Commodity Computing – Designed to Fail

In the early days, Google literally built its server by hand, making cabinets out of plywood and mounting the Pentium II motherboards on sheets of cork. Nowadays, Google still buys commodity x86 servers because they’re cheap, although it equips them with 90% efficient custom power supplies. Google has built 10 data centers around the world in the last 18 months, which cost half a billion dollars each. According to analyst firm WinterGreen Research, Google has assembled 45% of all the Web 2.0 servers ever built to put in them.

Plenty of startups have gone down the same route on a smaller scale, because as utility prices have risen, hosting providers have shifted from charging for the space you use in their racks to charging by power consumption. Blade servers are far more efficient in terms of space but they also have a much higher power density and require more cooling than rack-mounted 1u and 2u servers.

Steve Fisher, senior vice president at Salesforce.com, believes that their racks would be half empty if they were to use blades to run the service, because the power demand would be so high. “My feeling is that blades are usually a generation of technology behind, as well,” Fisher said. “I don’t think the latest and greatest stuff is going into blades.”

Salesforce.com uses Sun Solaris servers, because that was the only choice when the company started in 1999, but Fisher has just turned on the first Dell Linux cluster in his data center and he expects to buy a lot more Dell servers. Commodity servers are popular because of the low price, but in exchange you have to spend time configuring them. Specialist suppliers like Rackable Systems, Verari and Silicon Mechanics have been offering servers designed for Web 2.0 style distributed workloads for some time. They can supply the servers in the rack, pre-configured and pre-cabled if required. Second Life runs on Silicon Mechanics servers, as do LiveJournal, WikiMedia and many other Web 2.0 services.

IBM’s Web 2.0 approach involves turning servers sideways and water cooling the rack so you can do away with air conditioning entirely. HP offers petabytes of storage at a fraction of the usual cost. Both say that when you have applications that expect hardware to fail, it’s worth choosing systems that make it easier and cheaper to deal with those failures.

  • pelagius
    No offense but this article is VERY poorly edited. Its almost to the point where its hard to read.

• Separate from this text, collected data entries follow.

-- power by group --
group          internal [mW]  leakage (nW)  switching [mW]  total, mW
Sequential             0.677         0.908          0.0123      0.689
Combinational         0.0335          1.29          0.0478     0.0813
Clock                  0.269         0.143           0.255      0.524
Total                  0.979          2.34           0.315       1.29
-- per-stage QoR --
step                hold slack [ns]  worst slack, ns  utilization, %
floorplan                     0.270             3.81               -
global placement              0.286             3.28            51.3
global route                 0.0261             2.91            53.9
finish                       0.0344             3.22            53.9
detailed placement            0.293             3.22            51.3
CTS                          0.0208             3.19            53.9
$ cat config.mk
export PLATFORM = sky130hd
export DESIGN_NAME = boot_power_dma_control_regs
export DESIGN_NICKNAME = d
export VERILOG_FILES = /design/src/ctrl_regs_pkg.sv /design/src/pin_sync.sv /design/src/request_strobe.sv /design/src/boot_power_dma_control_regs.sv
export VERILOG_INCLUDE_DIRS = /design/src
export SDC_FILE = /design/constraint.sdc
export NUM_CORES = 1
export LEC_CHECK = 0
export ABC_AREA = 0
export BUFFER_PORTS_ARGS = -buffer_cell sky130_fd_sc_hd__buf_2
export CAP_MARGIN = 20
export CORE_ASPECT_RATIO = 0.5
export CORE_UTILIZATION = 50
export DETAILED_ROUTE_END_ITERATION = 10
export PLACE_DENSITY = 0.75
export REMOVE_ABC_BUFFERS = 1
export SKIP_CTS_REPAIR_TIMING = 1
export SLEW_MARGIN = 10
export SYNTH_ARGS = -nofsm -noshare
export SYNTH_HDL_FRONTEND = slang
export SYNTH_SLANG_ARGS = --single-unit
$ cat constraint.sdc
create_clock -name mclk -period 2 [get_ports mclk]
set_clock_uncertainty 0.2 [all_clocks]
set_input_delay 0.1 -clock mclk [delete_from_list [all_inputs] [get_ports mclk]]
set_output_delay 0.1 -clock mclk [all_outputs]
set_load 0.02 [all_outputs]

    "then IBM can off them." I assume you ment to say the IBM can offer them. There are a lot more mistakes as well...
    Reply
  • pelagius
    “lots of interesting I things can’t talk about now."????????
    Reply
  • This article is full of factual errors. The IBM servers aren't "turned sideways". They're simply shallow depth servers in a side by side configuration. They're still cooled front to back like a traditional server. The entire rack's power consumption isn't 100 watts. It's based on configuration and could easily run 25-30kw. And comparable servers don't necessarily draw more power. IBM has simply cloned what Rackable Systems has been doing for the past 8 years. Dell and HP also caught on to the single power supply, non-redundantly configured servers over the past few years. IBM certainly has a nice product but it's not revolutionary.
    Reply
  • You might want to remind your readers that Salesforce.com made their switch right after Michael Dell joined their board... their IT folks think Dell's quality is horrible, but they were forced to use them.
    Reply
  • It seems that Salesforce.com needs to do some research on blade systems other than Dell. HP and IBM both have very good Blade solutions that are

    A. IBM and HP Blade's take less Power & cooling than 14-16 1u servers
    B. Most data centers can only get 10 1U servers per rack right now because power is constrained.

    Its Salesforce that just blindly buy crappy gear and then justify it by saying well blades don't have the best technology so i will go and waste millions on dell's servers. ( way to help out your biz )

    if they would Just say i am to lazy to do any real research and dell buys me lunch so buy hardware from them it would be truthfully and then we would not get to blog about how incorrect his statements are.